Colour vision defects can be simply tested by recording discriminated patterns or numbers on the Ishihara colour vision plates and sometimes further diagnosis occurs in specially equipped colour vision clinics. Defective colour vision is not ‘colour blindness’ and is common and inherited.
1 in 12 men (8 per cent)
1 in 200 women (0.5%)
Present at birth and remains unchanged.
There is no treatment but different techniques to allow the colour to be inferred by brightness are being researched and developed. Sometimes tints can be used to select more specific wavelengths but will not cure colour vision defects. Typically greens, yellows, oranges and reds can be confused.
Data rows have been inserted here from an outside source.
This is an optimization exercise on Yosys and OpenROAD, whose aim is small area, a short achievable clock period and few clock cycles, not a production implementation.
In this exercise RTL edits were held to simulation tests only and were not proved equivalent to the original.
Power and IR drop assume default switching activity.

==> flow/constraint.sdc <==
create_clock -name core_clock -period 12.0 [get_ports {clk}]
set_input_delay 2.4000 -clock core_clock [delete_from_list [all_inputs] [get_ports {clk}]]
set_output_delay 2.4000 -clock core_clock [all_outputs]
set_load 0.01 [all_outputs]
==> flow/config.mk <==
export PLATFORM = sky130hd
export DESIGN_NAME = morton_codec
export DESIGN_NICKNAME = morton_codec
export VERILOG_FILES = /design/flow/design.v
export SDC_FILE = /design/flow/constraint.sdc
export NUM_CORES = 4
export LEC_CHECK = 0
export CAP_MARGIN = 20
export CORE_MARGIN = 2
export CORE_UTILIZATION = 18
export PLACE_DENSITY = 0.22
export SLEW_MARGIN = 20
==> flow/run.sh <==
#!/bin/bash
# synth_recipe.tcl (not shown) runs the flow's synth.tcl, then flattens the netlist and writes it again
# the make line also repeats each setting of config.mk as NAME=value (left out here)
make -C /OpenROAD-flow-scripts/flow DESIGN_CONFIG=/design/flow/config.mk WORK_HOME=/design/flow/orfs CLKGATE_MAP_FILE= SYNTH_SCRIPT=/design/flow/synth_recipe.tcl finish
Background: an optimization exercise with open tools, aiming at small area. Do not read the settings as production practice. In this exercise RTL edits were held to simulation tests only and were not proved equivalent to the original. Power and IR drop assume default switching activity.

`flow/design.v`:
```
module dmd_draw (
    input  wire        clk,
    input  wire        rst,
    input  wire        cmd_valid,
    output wire        cmd_ready,
    input  wire [31:0] cmd_data,
    output wire        busy,
    output wire        ill,
    input  wire [6:0]  rd_addr,
    output wire [7:0]  rd_data
);
    localparam [4:0] S_IDLE = 5'd0;    
    localparam [4:0] S_PASS = 5'd1;    
    localparam [4:0] S_WPIX = 5'd2;    
    localparam [4:0] S_L1   = 5'd3;    
    localparam [4:0] S_T1   = 5'd4;    
    localparam [4:0] S_T2   = 5'd5;    
    localparam [4:0] S_T3   = 5'd6;    
    localparam [4:0] S_T4   = 5'd7;    
    localparam [4:0] S_LA   = 5'd8;    
    localparam [4:0] S_LX   = 5'd9;    
    localparam [4:0] S_LY   = 5'd10;   
    localparam [4:0] S_LF1  = 5'd11;   
    localparam [4:0] S_LF2  = 5'd12;   
    localparam [4:0] S_CI   = 5'd13;   
    localparam [4:0] S_CPA  = 5'd14;   
    localparam [4:0] S_CPB  = 5'd15;   
    localparam [4:0] S_CS1  = 5'd16;   
    localparam [4:0] S_CS0  = 5'd17;   
    localparam [4:0] S_CS2  = 5'd18;   
    localparam [4:0] S_CS3  = 5'd19;   
    reg  [1023:0] ring;             
    reg  [9:0]    c;                
    wire [7:0]    tin = ring[1023:1016];
    wire [7:0]    tnew;
    wire [6:0] ridx = c[6:0] + ~rd_addr;
    reg  [7:0] rd_or, rd_g;
    integer ri, rj;
    always @(*) begin
        rd_or = 8'd0;
        for (ri = 0; ri < 16; ri = ri + 1) begin
            rd_g = 8'd0;
            for (rj = 0; rj < 8; rj = rj + 1)
                rd_g = rd_g | (ring[64*ri + 8*rj +: 8] & {8{ridx[2:0] == rj[2:0]}});
            rd_or = rd_or | (rd_g & {8{ridx[6:3] == ri[3:0]}});
        end
    end
    assign rd_data = rd_or;
    always @(posedge clk) begin
        ring <= {ring[1015:0], tnew};
        c    <= rst ? 10'd0 : c + 10'd1;
    end
    reg  [4:0]  st;
    reg  [1:0]  ph;             
    reg         wp;             
    reg  [1:0]  kd;             
    reg         bad;            
    reg         nop;            
    reg         opf, opv;       
    reg         ill_q;
    reg  [15:0] X, Y;           
    reg  [16:0] P, Q;           
    reg  [17:0] F;              
    reg         xmaj;
    reg  [2:0]  k;              
    reg  [5:0]  xl;             
    reg         xon;            
    assign busy = (st != S_IDLE);
    assign ill  = ill_q;
    wire [7:0]  op0  = cmd_data[31:24];
    wire [2:0]  md0  = cmd_data[18:16];
    wire        mok  = (md0 <= 3'd4);
    wire        multi = (op0 == 8'h01) | (op0[7:2] == 6'b000100);
    wire        lg_clr = ((cmd_data & 32'hFFFFFFFE) == 32'h02000000);
    wire        lg_tst = ((cmd_data & 32'hFFFFFFFC) == 32'h14000000);
    wire        lg_wp  = ((cmd_data & 32'hFFF8FFFE) == 32'h01000000) & mok;
    wire        lg_sh  = ((cmd_data & 32'h00F8FFFF) == 32'h0) & mok;
    wire        lg0    = (op0 == 8'h01) ? lg_wp : lg_sh;
    wire        v0     = (op0 == 8'h01) ? cmd_data[0] : 1'b1;
    wire        idle = (st == S_IDLE);
    wire        cpb  = (st == S_CPB);
    wire        Pz   = (P == 17'd0);
    wire        Qz   = (Q == 17'd0);
    wire        c_eq = (P == Q);
    wire        c_lt = (P < Q);
    wire        c_sk = (~c_lt & ~c_eq) | (k[2] & c_eq) |
                       (k[0] & (k[2] ? Qz : Pz)) | (k[1] & (k[2] ? Pz : Qz));
    wire        rev  = (~P[16] & ~Pz) | (Pz & ~Q[16] & ~Qz);
    wire        xm   = (st == S_T3) ? F[17] : xmaj;
    wire        l_s  = ~F[17];                   
    reg  [1:0]  a_sel;          
    reg         a_m1;
    reg  [2:0]  b_sel;          
    reg         b_sh, b_0, b_sub, b_ci;
    always @(*) begin
        a_sel = 2'd2; a_m1 = 1'b0;
        b_sel = 3'd0; b_sh = 1'b0; b_0 = 1'b0; b_sub = 1'b0; b_ci = 1'b0;
        case (st)
            S_IDLE: begin a_sel = 2'd0; b_sel = 3'd2; b_sub = 1'b1; end
            S_L1:   begin a_sel = 2'd1; b_sel = 3'd3; b_sub = 1'b1; end
            S_T1:   begin a_sel = 2'd3; b_sel = 3'd1; end
            S_T2:   begin b_sel = 3'd0; b_sub = 1'b1; end
            S_T3:   begin a_sel = 2'd3; a_m1 = rev; b_sel = {2'd0, xm}; b_sh = 1'b1; end
            S_T4:   begin b_sel = {2'd0, ~xm}; b_sub = 1'b1; end
            S_LX:   begin a_sel = 2'd0; b_sel = 3'd4; b_sub = ~P[16]; end
            S_LY:   begin a_sel = 2'd1; b_sel = 3'd4; b_sub = ~Q[16]; end
            S_LF1:  begin b_sel = {2'd0, ~xm}; b_sh = 1'b1; b_sub = 1'b1; end
            S_LF2:  begin b_sel = {2'd0, xm}; b_sh = 1'b1; end
            S_CI:   begin a_sel = 2'd3; b_sel = 3'd1; b_sub = 1'b1; end
            S_CPA:  begin a_sel = 2'd0; b_sel = {2'd0, k[2]}; b_sub = k[0]; end
            S_CPB:  begin a_sel = 2'd1; b_sel = {2'd0, ~k[2]}; b_sub = k[1]; end
            S_CS1:  begin a_sel = 2'd3; b_sel = 3'd0; b_ci = 1'b1; end
            S_CS0:  begin a_sel = 2'd3; a_m1 = 1'b1; b_sel = 3'd1; end
            S_CS2:  begin b_sel = 3'd1; b_sh = 1'b1; b_sub = 1'b1; end
            S_CS3:  begin b_sel = 3'd0; b_sh = 1'b1; b_0 = 1'b1; end
            default: ;
        endcase
    end
    reg  [17:0] aop;
    always @(*) begin
        case (a_sel)
            2'd0:    aop = {{2{X[15]}}, X};
            2'd1:    aop = {{2{Y[15]}}, Y};
            2'd2:    aop = F;
            default: aop = {18{a_m1}};
        endcase
    end
    reg  [16:0] bv;
    always @(*) begin
        case (b_sel)
            3'd0:    bv = P;
            3'd1:    bv = Q;
            3'd2:    bv = {cmd_data[15], cmd_data[15:0]};
            3'd3:    bv = {cmd_data[31], cmd_data[31:16]};
            default: bv = 17'd1;
        endcase
    end
    wire        binv = (b_sel[2:1] == 2'd0) ? (bv[16] ^ b_sub) : b_sub;
    wire [17:0] bop  = b_sh ? {bv, b_0} : {bv[16], bv};
    wire [17:0] S    = aop + (bop ^ {18{binv}}) + {17'd0, binv | b_ci};
    wire        pxon = cpb ? xon : (X[15:6] == 10'd0);
    wire [5:0]  pxl  = cpb ? xl  : X[5:0];
    wire        pyon = cpb ? (S[17:4] == 14'd0) : (Y[15:4] == 12'd0);
    wire [3:0]  pyl  = cpb ? S[3:0] : Y[3:0];
    wire        pon  = pxon & pyon;
    wire        phit = ({pyl, pxl[5:3]} == c[6:0]);
    wire        c_go = ~pon | phit;
    wire        l_end = ({Y, X} == cmd_data);
    wire [5:0]  sx = {c[2:0], c[9:7]};
    wire [3:0]  sy = c[6:3];
    function [1:0] xthr;            
        input [15:0] t;
        input [5:0]  v;
        begin
            if (t[15])                 xthr = 2'b10;
            else if (t[14:6] != 9'd0)  xthr = 2'b01;
            else                       xthr = {v >= t[5:0], v <= t[5:0]};
        end
    endfunction
    function [1:0] ythr;            
        input [15:0] t;
        input [3:0]  v;
        begin
            if (t[15])                 ythr = 2'b10;
            else if (t[14:4] != 11'd0) ythr = 2'b01;
            else                       ythr = {v >= t[3:0], v <= t[3:0]};
        end
    endfunction
    wire [1:0]  tx1 = xthr(X, sx);
    wire [1:0]  tx2 = xthr(cmd_data[15:0], sx);
    wire [1:0]  ty1 = ythr(Y, sy);
    wire [1:0]  ty2 = ythr(cmd_data[31:16], sy);
    wire        bR  = (tx1[1] & tx2[0]) | (tx2[1] & tx1[0]);
    wire        bE1 = tx1[1] & tx1[0];
    wire        bE2 = tx2[1] & tx2[0];
    wire        bIx = (~tx1[0] & ~tx2[1]) | (~tx2[0] & ~tx1[1]);
    wire        bC  = (ty1[1] & ty2[0]) | (ty2[1] & ty1[0]);
    wire        bF1 = ty1[1] & ty1[0];
    wire        bF2 = ty2[1] & ty2[0];
    wire        bIy = (~ty1[0] & ~ty2[1]) | (~ty2[0] & ~ty1[1]);
    wire        bodd = ((bF1 ^ bF2) & bR) ^ ((bE1 ^ bE2) & bC) ^ (bIx & bIy & kd[0]);
    wire        bany = ((bF1 | bF2) & bR) | ((bE1 | bE2) & bC) | (bIx & bIy & kd[0]);
    wire        bpix = opf ? bodd : bany;
    wire        fval = cmd_data[26] ? (cmd_data[0] ^ c[7] ^ (~cmd_data[1] & c[3]))
                                    : ~cmd_data[0];
    wire ill2    = bad | ((kd == 2'd1) & (cmd_data[31:16] != 16'd0));
    wire pass_go = (st == S_PASS) |
                   (idle & (c == 10'd0) & cmd_valid &
                    (((ph == 2'd0) & (lg_clr | lg_tst)) | ((ph == 2'd2) & kd[1] & ~ill2)));
    wire pass_fill = (ph == 2'd0);
    wire c_next = ((st == S_CPA) & (c_sk | ~S[17] & (S[16:6] != 11'd0) | S[17])) |
                  (cpb & c_go);
    wire c_done = c_next & (k == 3'd7) & ~c_lt;
    wire       pw    = ((st == S_WPIX) | (st == S_LA) | cpb) & pon & phit;
    wire       wen   = pass_go ? (pass_fill | bpix) : pw;
    wire [2:0] wbit  = ~(pass_go ? c[9:7] : pxl[2:0]);
    wire       wflip = ~(pass_go & pass_fill) & opf;
    wire       wv    = (pass_go & pass_fill) ? fval : opv;
    reg  [7:0] tn;
    always @(*) begin
        tn = tin;
        if (wen) tn[wbit] = wflip ? ~tin[wbit] : wv;
    end
    assign tnew = tn;
    reg rdy;
    always @(*) begin
        rdy = 1'b0;
        case (st)
            S_IDLE: case (ph)
                2'd0:    rdy = ~(lg_clr | lg_tst);
                2'd1:    rdy = 1'b1;
                default: rdy = ill2 | ((kd == 2'd1) & cmd_data[15]);
            endcase
            S_PASS: rdy = (c == 10'd1023);
            S_LA:   rdy = l_end & c_go;
            S_CPA, S_CPB: rdy = c_done;
            default: rdy = 1'b0;
        endcase
    end
    assign cmd_ready = rdy;
    always @(posedge clk) begin
        if (rst) begin
            st    <= S_IDLE;
            ph    <= 2'd0;
            ill_q <= 1'b0;
        end else begin
            case (st)
                S_IDLE: if (cmd_valid) begin
                    case (ph)
                        2'd0: begin
                            if (multi) begin
                                ph  <= 2'd1;
                                wp  <= (op0 == 8'h01);
                                kd  <= op0[1:0];
                                bad <= ~lg0;
                                nop <= (md0 == 3'd3) & ~v0;
                                opf <= (md0 == 3'd2) | ((md0 == 3'd4) & ~v0);
                                opv <= v0 ^ ((md0 == 3'd1) | (md0 == 3'd4));
                            end else if (lg_clr | lg_tst) begin
                                if (c == 10'd0) st <= S_PASS;
                            end else
                                ill_q <= 1'b1;
                        end
                        2'd1: begin
                            X <= cmd_data[15:0];
                            Y <= cmd_data[31:16];
                            if (wp) begin
                                ph <= 2'd0;
                                if (bad)       ill_q <= 1'b1;
                                else if (!nop) st <= S_WPIX;
                            end else
                                ph <= 2'd2;
                        end
                        default: begin
                            if (ill2) begin
                                ill_q <= 1'b1;
                                ph    <= 2'd0;
                            end else case (kd)
                                2'd0: begin
                                    P  <= S[16:0];
                                    st <= S_L1;
                                end
                                2'd1: begin
                                    if (cmd_data[15])
                                        ph <= 2'd0;
                                    else begin
                                        P  <= 17'd0;
                                        Q  <= {1'b0, cmd_data[15:0]};
                                        k  <= 3'd0;
                                        st <= S_CI;
                                    end
                                end
                                default: if (c == 10'd0) st <= S_PASS;
                            endcase
                        end
                    endcase
                end
                S_PASS: if (c == 10'd1023) begin
                    st <= S_IDLE;
                    ph <= 2'd0;
                end
                S_WPIX: if (c_go) st <= S_IDLE;
                S_L1: begin Q <= S[16:0]; st <= S_T1; end
                S_T1: begin F <= S; st <= S_T2; end
                S_T2: begin F <= S; st <= S_T3; end
                S_T3: begin F <= S; xmaj <= xm; st <= S_T4; end
                S_T4: begin F <= S; st <= S_LA; end
                S_LA: if (c_go) begin
                    if (l_end) begin
                        st <= S_IDLE;
                        ph <= 2'd0;
                    end else
                        st <= S_LX;
                end
                S_LX: begin
                    if (xmaj | l_s) X <= S[15:0];
                    st <= S_LY;
                end
                S_LY: begin
                    if (~xmaj | l_s) Y <= S[15:0];
                    st <= S_LF1;
                end
                S_LF1: begin
                    if (l_s) F <= S;
                    st <= S_LF2;
                end
                S_LF2: begin F <= S; st <= S_LA; end
                S_CI: begin F <= S; st <= S_CS3; end
                S_CPA: begin
                    xl  <= S[5:0];
                    xon <= (S[17:6] == 12'd0);
                    if (!c_next) st <= S_CPB;
                end
                S_CS1: begin P <= S[16:0]; st <= S_CS0; end
                S_CS0: begin
                    if (~F[17]) Q <= S[16:0];
                    st <= S_CS2;
                end
                S_CS2: begin
                    if (~F[17]) F <= S;
                    st <= S_CS3;
                end
                S_CS3: begin F <= S; st <= S_CPA; end
                default: ;
            endcase
            if (c_next) begin
                k <= k + 3'd1;
                if (k == 3'd7) begin
                    if (c_lt) st <= S_CS1;
                    else begin
                        st <= S_IDLE;
                        ph <= 2'd0;
                    end
                end else
                    st <= S_CPA;
            end
        end
    end
endmodule
```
It causes colour matching problems, colour naming problems and inability to perceive the brightness of colours.
How is colour vision graded?
Colour is used in schools for teaching purposes so all children should have their colour vision tested
Ishihara test, which is very reliable and only takes a few minutes.
> 3 errors mean fail.
Follow up is necessary.
Defects can vary in severity. The Ishihara test doesn’t measure the extent of the defect.
By preschool, a child may show signs of having problems with recognition and identification of different colours.
What causes colour vision defects?
Accidents and trauma to the retina or brain can cause defects and acquired colour defects can be important in pathology diagnosis.
Nutritional causes such as deficiency of vitamin A and degenerative diseases of the eye – macular degeneration, glaucoma, diabetes and cataracts can all bear on the quality of colur vision.
Inherited colour blindness is the most common cause due to loss, or partial loss of the different cone systems within the eye due to missing or damaged genes.
Further tests are required to assess this provided by an optometrist sometimes in specially equipped colour vision clinics featuring such equipment such as the Nagel anomaloscope, D15 test where hue samples are recorded and referenced in a juxtaposed fashion to a reference and the Farnsworth lantern.
The Ishihara test doesn’t measure the extent of the defect.
Further tests are required to assess this.
Follow up can be provided by an optometrist or ophthalmologist.
The rod cells are active in low light and the cone cells (active in normal daylight) . A normal eye has three kinds of colour receptors.
For red, green and blue light Responses are relayed to the brain.
Here they are mixed together to perceive many thousands of colours.
Defects occur by:
One receptor is missing.
One receptor is abnormal.
Two or even three receptors are missing is rarer and a more serious problem.
Colour vision and your job
Everyday problem examples of coping with a colour vision defect:
Recognising colour of traffic lights.
Seeing coloured flowers on trees.
Judging ripeness of fruit.
Knowing when meat is cooked.
Job requirements where colour vision could be an issue
eg Airline pilot
Air traffic controller
Train and tram driver
Careers in the defence forces
What is the most common colour vision defect?
Red-green colour blindness is by far the most common type of colour defect because the genes that lead to red-green colour blindness are on the X chromosome with males having just one X chromosome, whilst females have two.
Blue colour blindness is far less common, being present in just 5% of all colour blindness sufferers. The genes affected are equal in both sexes.